> **Data for processing**

--------------------

**src/verilog/fws_consts.svh**
```systemverilog
// Offsets-free constants: timing figures and sizes for the wheel sequencer
`ifndef FWS_CONSTS_SVH
`define FWS_CONSTS_SVH

`define FWS_CLK_PERIOD_NS   4
`define FWS_SLOTS_PER_REV   12
`define FWS_SLOTS_PER_GROUP 3
`define FWS_SETS_TO_AVERAGE 8
`define FWS_AVG_SHIFT       3
`define FWS_ADC_BITS        14
`define FWS_FIFO_DEPTH      16

// Least times, rounded up to whole cycles
`define FWS_CYC_CEIL(ns) \
  (((ns) + `FWS_CLK_PERIOD_NS - 1) / `FWS_CLK_PERIOD_NS)

`define FWS_AUTOZERO_NS     2000
`define FWS_TRACK_DLY_NS    1000
`define FWS_CONV_DLY_NS     400
`define FWS_CONV_PULSE_NS   40
`define FWS_PH_RESET_NS     400
`define FWS_WIDE_MIN_NS     2000000

`define FWS_AUTOZERO_CYC    `FWS_CYC_CEIL(`FWS_AUTOZERO_NS)
`define FWS_TRACK_DLY_CYC   `FWS_CYC_CEIL(`FWS_TRACK_DLY_NS)
`define FWS_CONV_DLY_CYC    `FWS_CYC_CEIL(`FWS_CONV_DLY_NS)
`define FWS_CONV_PULSE_CYC  `FWS_CYC_CEIL(`FWS_CONV_PULSE_NS)
`define FWS_PH_RESET_CYC    `FWS_CYC_CEIL(`FWS_PH_RESET_NS)
`define FWS_WIDE_MIN_CYC    `FWS_CYC_CEIL(`FWS_WIDE_MIN_NS)

`endif

```
**src/verilog/fws_pkg.sv**
```systemverilog
// Types shared by the filter wheel sequencer and its bench
package fws_pkg;

  typedef enum logic [1:0] {
    FWS_CMD_HOOD_OPEN,
    FWS_CMD_HOOD_CLOSE,
    FWS_CMD_SYS_ON,
    FWS_CMD_SYS_OFF
  } fws_cmd_code_t;

  typedef struct packed {
    logic          valid;
    fws_cmd_code_t code;
  } fws_cmd_t;

  typedef struct packed {
    logic autozero;
    logic peak_hold_en;
    logic convert;
    logic ph_reset;
  } fws_strobes_t;

  typedef struct packed {
    logic [1:0]  channel;
    logic [13:0] sample;
    logic [13:0] background;
  } fws_result_t;

endpackage : fws_pkg

```
**src/verilog/fws_sequencer.sv**
```systemverilog
// Filter wheel slot decoder, strobe sequencer, averager and radio control
// What this block does
// - Accept twelve slot pulses per revolution, four groups of three.
// - First pulse of a group means the filter enters the beam.
// - Second pulse marks the filter midpoint, ending the open phase.
// - Third pulse marks the trailing edge, ending the filter interval.
// - Detect the wide once-per-revolution slot to check group order.
// - One measurement per filter channel each wheel revolution.
// - Signal taken in first half, background in blocked second half.
// - First pulse rising edge fires autozero before each filter signal.
// - Peak/hold, convert and reset strobes come from counted delays.
// - Convert happens while peak is held and before the hold reset.
// - Once blocked, repeat peak/hold and convert for the background.
// - Four sample/background pairs per revolution, in filter order.
// - Collect eight sets, average per channel, release the result.
// - Direction input routes antenna relay to transmitter or receiver.
// - Transmitter power is off whenever direction is not transmit.
// - Hood-open command drives hood line high, hood-close drives it low.
`include "fws_consts.svh"

module fws_fifo #(
  parameter int unsigned WIDTH = 30,
  parameter int unsigned DEPTH = 16
) (
  input  wire logic             clock,
  input  wire logic             reset,
  input  wire logic             in_valid,
  output logic                  in_ready,
  input  wire logic [WIDTH-1:0] in_data,
  output logic                  out_valid,
  input  wire logic             out_ready,
  output logic      [WIDTH-1:0] out_data
);
  localparam int unsigned AW = (DEPTH > 1) ? $clog2(DEPTH) : 1;

  logic [WIDTH-1:0] mem_q [DEPTH];
  logic [AW-1:0]    wr_ptr_q;
  logic [AW-1:0]    rd_ptr_q;
  logic [AW:0]      count_q;
  logic             push;
  logic             pop;

  assign in_ready  = (count_q != (AW+1)'(DEPTH));
  assign out_valid = (count_q != '0);
  assign push      = in_valid && in_ready;
  assign pop       = out_valid && out_ready;
  assign out_data  = mem_q[rd_ptr_q];

  function automatic logic [AW-1:0] ptr_inc(input logic [AW-1:0] p);
    ptr_inc = (p == AW'(DEPTH - 1)) ? '0 : p + AW'(1);
  endfunction : ptr_inc

  always_ff @(posedge clock)
  begin
    if (push)
    begin
      mem_q[wr_ptr_q] <= in_data;
    end
  end

  always_ff @(posedge clock or posedge reset)
  begin
    if (reset)
    begin
      wr_ptr_q <= '0;
      rd_ptr_q <= '0;
      count_q  <= '0;
    end
    else
    begin
      if (push)
      begin
        wr_ptr_q <= ptr_inc(wr_ptr_q);
      end
      if (pop)
      begin
        rd_ptr_q <= ptr_inc(rd_ptr_q);
      end
      if (push && !pop)
      begin
        count_q <= count_q + (AW+1)'(1);
      end
      else if (pop && !push)
      begin
        count_q <= count_q - (AW+1)'(1);
      end
    end
  end
endmodule : fws_fifo

module fws_sequencer #(
  parameter int unsigned WIDE_MIN_CYC = `FWS_WIDE_MIN_CYC,
  parameter int unsigned FIFO_DEPTH   = `FWS_FIFO_DEPTH
) (
  input  wire logic                 clock,
  input  wire logic                 reset,
  input  wire logic                 slot_pulse_in,
  input  wire logic                 adc_done_in,
  input  wire logic [13:0]          adc_data_in,
  input  wire logic                 dir_tx_in,
  input  wire fws_pkg::fws_cmd_t    remote_cmd,
  output fws_pkg::fws_strobes_t     strobes,
  output logic                      relay_to_tx,
  output logic                      tx_power_en,
  output logic                      hood_open,
  output logic                      acquiring,
  output logic                      seq_error,
  output logic                      sync_locked,
  output fws_pkg::fws_result_t      result_data,
  output logic                      result_valid,
  input  wire logic                 result_ready
);
  import fws_pkg::*;

  localparam int unsigned ACC_W = `FWS_ADC_BITS + `FWS_AVG_SHIFT;

  typedef enum logic [2:0] {
    S_IDLE, S_AUTOZERO, S_EN_WAIT, S_TRACK,
    S_CONV_WAIT, S_CONVERT, S_ADC_WAIT, S_RESET
  } fws_seq_t;

  function automatic logic [1:0] slot_phase(input logic [3:0] pos);
    slot_phase = 2'(pos % 4'(`FWS_SLOTS_PER_GROUP));
  endfunction : slot_phase

  function automatic logic [1:0] slot_filter(input logic [3:0] pos);
    slot_filter = 2'(pos / 4'(`FWS_SLOTS_PER_GROUP));
  endfunction : slot_filter

  // Two-flop synchronisers for the pins
  logic [2:0]  sync1_q;
  logic [2:0]  sync2_q;
  logic [2:0]  sync3_q;
  logic [13:0] adc1_q;
  logic [13:0] adc2_q;

  always_ff @(posedge clock or posedge reset)
  begin
    if (reset)
    begin
      sync1_q <= '0;
      sync2_q <= '0;
      sync3_q <= '0;
      adc1_q  <= '0;
      adc2_q  <= '0;
    end
    else
    begin
      sync1_q <= {dir_tx_in, adc_done_in, slot_pulse_in};
      sync2_q <= sync1_q;
      sync3_q <= sync2_q;
      adc1_q  <= adc_data_in;
      adc2_q  <= adc1_q;
    end
  end

  logic slot_rise;
  logic slot_fall;
  logic done_rise;
  logic dir_tx;
  assign slot_rise = sync2_q[0] && !sync3_q[0];
  assign slot_fall = !sync2_q[0] && sync3_q[0];
  assign done_rise = sync2_q[1] && !sync3_q[1];
  assign dir_tx    = sync2_q[2];

  // Slot position tracking
  logic [23:0] width_q;
  logic [3:0]  pos_q;
  logic [3:0]  since_wide_q;
  logic        locked_q;
  logic        seq_error_q;
  logic        wide_slot;
  logic        acquire_q;
  logic        acq_start;

  assign acq_start = remote_cmd.valid && remote_cmd.code == FWS_CMD_SYS_ON
                     && !acquire_q;
  assign wide_slot = slot_fall && (width_q >= 24'(WIDE_MIN_CYC));

  always_ff @(posedge clock or posedge reset)
  begin
    if (reset)
    begin
      width_q <= '0;
    end
    else if (sync2_q[0])
    begin
      width_q <= (width_q == '1) ? width_q : width_q + 24'(1);
    end
    else
    begin
      width_q <= '0;
    end
  end

  always_ff @(posedge clock or posedge reset)
  begin
    if (reset)
    begin
      pos_q        <= '0;
      since_wide_q <= '0;
      locked_q     <= 1'b0;
    end
    else if (wide_slot)
    begin
      pos_q        <= 4'd1;
      since_wide_q <= '0;
      locked_q     <= 1'b1;
    end
    else if (slot_rise)
    begin
      pos_q <= (pos_q == 4'(`FWS_SLOTS_PER_REV - 1)) ? '0 : pos_q + 4'd1;
      since_wide_q <= (since_wide_q == '1) ? since_wide_q
                                           : since_wide_q + 4'd1;
    end
  end

  // Set wins over the clear at acquisition start
  always_ff @(posedge clock or posedge reset)
  begin
    if (reset)
    begin
      seq_error_q <= 1'b0;
    end
    else if (wide_slot && locked_q &&
             since_wide_q != 4'(`FWS_SLOTS_PER_REV))
    begin
      seq_error_q <= 1'b1;
    end
    else if (acq_start)
    begin
      seq_error_q <= 1'b0;
    end
  end

  logic hood_q;
  always_ff @(posedge clock or posedge reset)
  begin
    if (reset)
    begin
      acquire_q <= 1'b0;
      hood_q    <= 1'b0;
    end
    else if (remote_cmd.valid)
    begin
      case (remote_cmd.code)
        FWS_CMD_HOOD_OPEN:  hood_q    <= 1'b1;
        FWS_CMD_HOOD_CLOSE: hood_q    <= 1'b0;
        FWS_CMD_SYS_ON:     acquire_q <= 1'b1;
        FWS_CMD_SYS_OFF:    acquire_q <= 1'b0;
        default:            hood_q    <= hood_q;
      endcase
    end
  end

  // Strobe sequencer
  fws_seq_t    state_q;
  logic [15:0] timer_q;
  logic [1:0]  filt_q;
  logic        bg_q;
  logic        store;
  logic        dump_q;
  logic        go;

  // Stalls while the averaged set waits for FIFO room
  // one pass per filter
  assign go    = slot_rise && locked_q && acquire_q && !dump_q;
  assign store = (state_q == S_ADC_WAIT) && done_rise;

  always_ff @(posedge clock or posedge reset)
  begin
    if (reset)
    begin
      state_q <= S_IDLE;
      timer_q <= '0;
      filt_q  <= '0;
      bg_q    <= 1'b0;
    end
    else
    begin
      case (state_q)
        S_IDLE:
        begin
          // filter arrival; autozero on its edge
          if (go && slot_phase(pos_q) == 2'd0)
          begin
            filt_q  <= slot_filter(pos_q);
            timer_q <= 16'(`FWS_AUTOZERO_CYC - 1);
            state_q <= S_AUTOZERO;
          end
        end
        S_AUTOZERO:
        begin
          if (timer_q == '0)
          begin
            timer_q <= 16'(`FWS_TRACK_DLY_CYC - 1);
            state_q <= S_EN_WAIT;
          end
          else
          begin
            timer_q <= timer_q - 16'd1;
          end
        end
        S_EN_WAIT:
        begin
          if (timer_q == '0)
          begin
            state_q <= S_TRACK;
          end
          else
          begin
            timer_q <= timer_q - 16'd1;
          end
        end
        S_TRACK:
        begin
          if (go && slot_phase(pos_q) == 2'd0)
          begin
            filt_q  <= slot_filter(pos_q);
            timer_q <= 16'(`FWS_AUTOZERO_CYC - 1);
            state_q <= S_AUTOZERO;
          end
          // unstarted arrival idles
          // A stale filter must not be converted into the wrong channel
          else if (slot_rise && slot_phase(pos_q) == 2'd0)
          begin
            state_q <= S_IDLE;
          end
          // midpoint ends open phase; trailing edge ends bg
          else if (slot_rise)
          begin
            // open half is signal, blocked half is background
            bg_q    <= (slot_phase(pos_q) == 2'd2);
            timer_q <= 16'(`FWS_CONV_DLY_CYC - 1);
            state_q <= S_CONV_WAIT;
          end
        end
        S_CONV_WAIT:
        begin
          if (timer_q == '0)
          begin
            timer_q <= 16'(`FWS_CONV_PULSE_CYC - 1);
            state_q <= S_CONVERT;
          end
          else
          begin
            timer_q <= timer_q - 16'd1;
          end
        end
        S_CONVERT:
        begin
          if (timer_q == '0)
          begin
            state_q <= S_ADC_WAIT;
          end
          else
          begin
            timer_q <= timer_q - 16'd1;
          end
        end
        S_ADC_WAIT:
        begin
          // reset only after conversion; next slot aborts a hang
          if (done_rise || slot_rise)
          begin
            timer_q <= 16'(`FWS_PH_RESET_CYC - 1);
            state_q <= S_RESET;
          end
        end
        S_RESET:
        begin
          if (timer_q != '0)
          begin
            timer_q <= timer_q - 16'd1;
          end
          else if (!bg_q)
          begin
            timer_q <= 16'(`FWS_TRACK_DLY_CYC - 1);
            state_q <= S_EN_WAIT;
          end
          else
          begin
            state_q <= S_IDLE;
          end
        end
        default: state_q <= S_IDLE;
      endcase
    end
  end

  fws_strobes_t strobes_q;
  always_ff @(posedge clock or posedge reset)
  begin
    if (reset)
    begin
      strobes_q <= '0;
    end
    else
    begin
      strobes_q.autozero     <= (state_q == S_AUTOZERO);
      strobes_q.peak_hold_en <= (state_q == S_TRACK) ||
                                (state_q == S_CONV_WAIT) ||
                                (state_q == S_CONVERT) ||
                                (state_q == S_ADC_WAIT);
      strobes_q.convert      <= (state_q == S_CONVERT);
      strobes_q.ph_reset     <= (state_q == S_RESET);
    end
  end

  // Accumulation and averaging
  logic [ACC_W-1:0] acc_q [8];
  logic [2:0]       set_cnt_q;
  logic [1:0]       dump_idx_q;
  logic             fifo_in_ready;
  logic             dump_done;
  fws_result_t      dump_word;

  assign dump_done = dump_q && fifo_in_ready && dump_idx_q == 2'd3;
  // divide by eight with a shift
  assign dump_word.channel    = dump_idx_q;
  assign dump_word.sample     = 14'(acc_q[{dump_idx_q, 1'b0}]
                                    >> `FWS_AVG_SHIFT);
  assign dump_word.background = 14'(acc_q[{dump_idx_q, 1'b1}]
                                    >> `FWS_AVG_SHIFT);

  always_ff @(posedge clock or posedge reset)
  begin
    if (reset)
    begin
      for (int i = 0; i < 8; i++)
      begin
        acc_q[i] <= '0;
      end
    end
    else if (dump_done || acq_start || (wide_slot && locked_q &&
             since_wide_q != 4'(`FWS_SLOTS_PER_REV)))
    begin
      for (int i = 0; i < 8; i++)
      begin
        acc_q[i] <= '0;
      end
    end
    // one sample/background slot per filter; wide sum
    else if (store)
    begin
      acc_q[{filt_q, bg_q}] <= acc_q[{filt_q, bg_q}] + ACC_W'(adc2_q);
    end
  end

  always_ff @(posedge clock or posedge reset)
  begin
    if (reset)
    begin
      set_cnt_q  <= '0;
      dump_q     <= 1'b0;
      dump_idx_q <= '0;
    end
    else if (dump_q)
    begin
      if (fifo_in_ready)
      begin
        dump_idx_q <= dump_idx_q + 2'd1;
        dump_q     <= !dump_done;
      end
    end
    else if (acq_start || (wide_slot && locked_q &&
             since_wide_q != 4'(`FWS_SLOTS_PER_REV)))
    begin
      set_cnt_q <= '0;
    end
    // eighth complete set releases the average
    else if (store && filt_q == 2'd3 && bg_q)
    begin
      set_cnt_q  <= set_cnt_q + 3'd1;
      dump_q     <= (set_cnt_q == 3'(`FWS_SETS_TO_AVERAGE - 1));
      dump_idx_q <= '0;
    end
  end

  fws_fifo #(
    .WIDTH ($bits(fws_result_t)),
    .DEPTH (FIFO_DEPTH)
  ) fws_fifo_inst (
    .clock     (clock),
    .reset     (reset),
    .in_valid  (dump_q),
    .in_ready  (fifo_in_ready),
    .in_data   (dump_word),
    .out_valid (result_valid),
    .out_ready (result_ready),
    .out_data  (result_data)
  );

  // relay follows direction; power only when transmitting
  logic relay_q;
  logic power_q;
  always_ff @(posedge clock or posedge reset)
  begin
    if (reset)
    begin
      relay_q <= 1'b0;
      power_q <= 1'b0;
    end
    else
    begin
      relay_q <= dir_tx;
      // Power waits for the relay, but drops at once
      power_q <= dir_tx && relay_q;
    end
  end

  assign strobes     = strobes_q;
  assign relay_to_tx = relay_q;
  assign tx_power_en = power_q;
  assign hood_open   = hood_q;
  assign acquiring   = acquire_q;
  assign seq_error   = seq_error_q;
  assign sync_locked = locked_q;
endmodule : fws_sequencer

```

--------------------

> **What is required**
Using the entries above, state how many lines include the word "marks", with no other words.

> **Result of the exercise**
2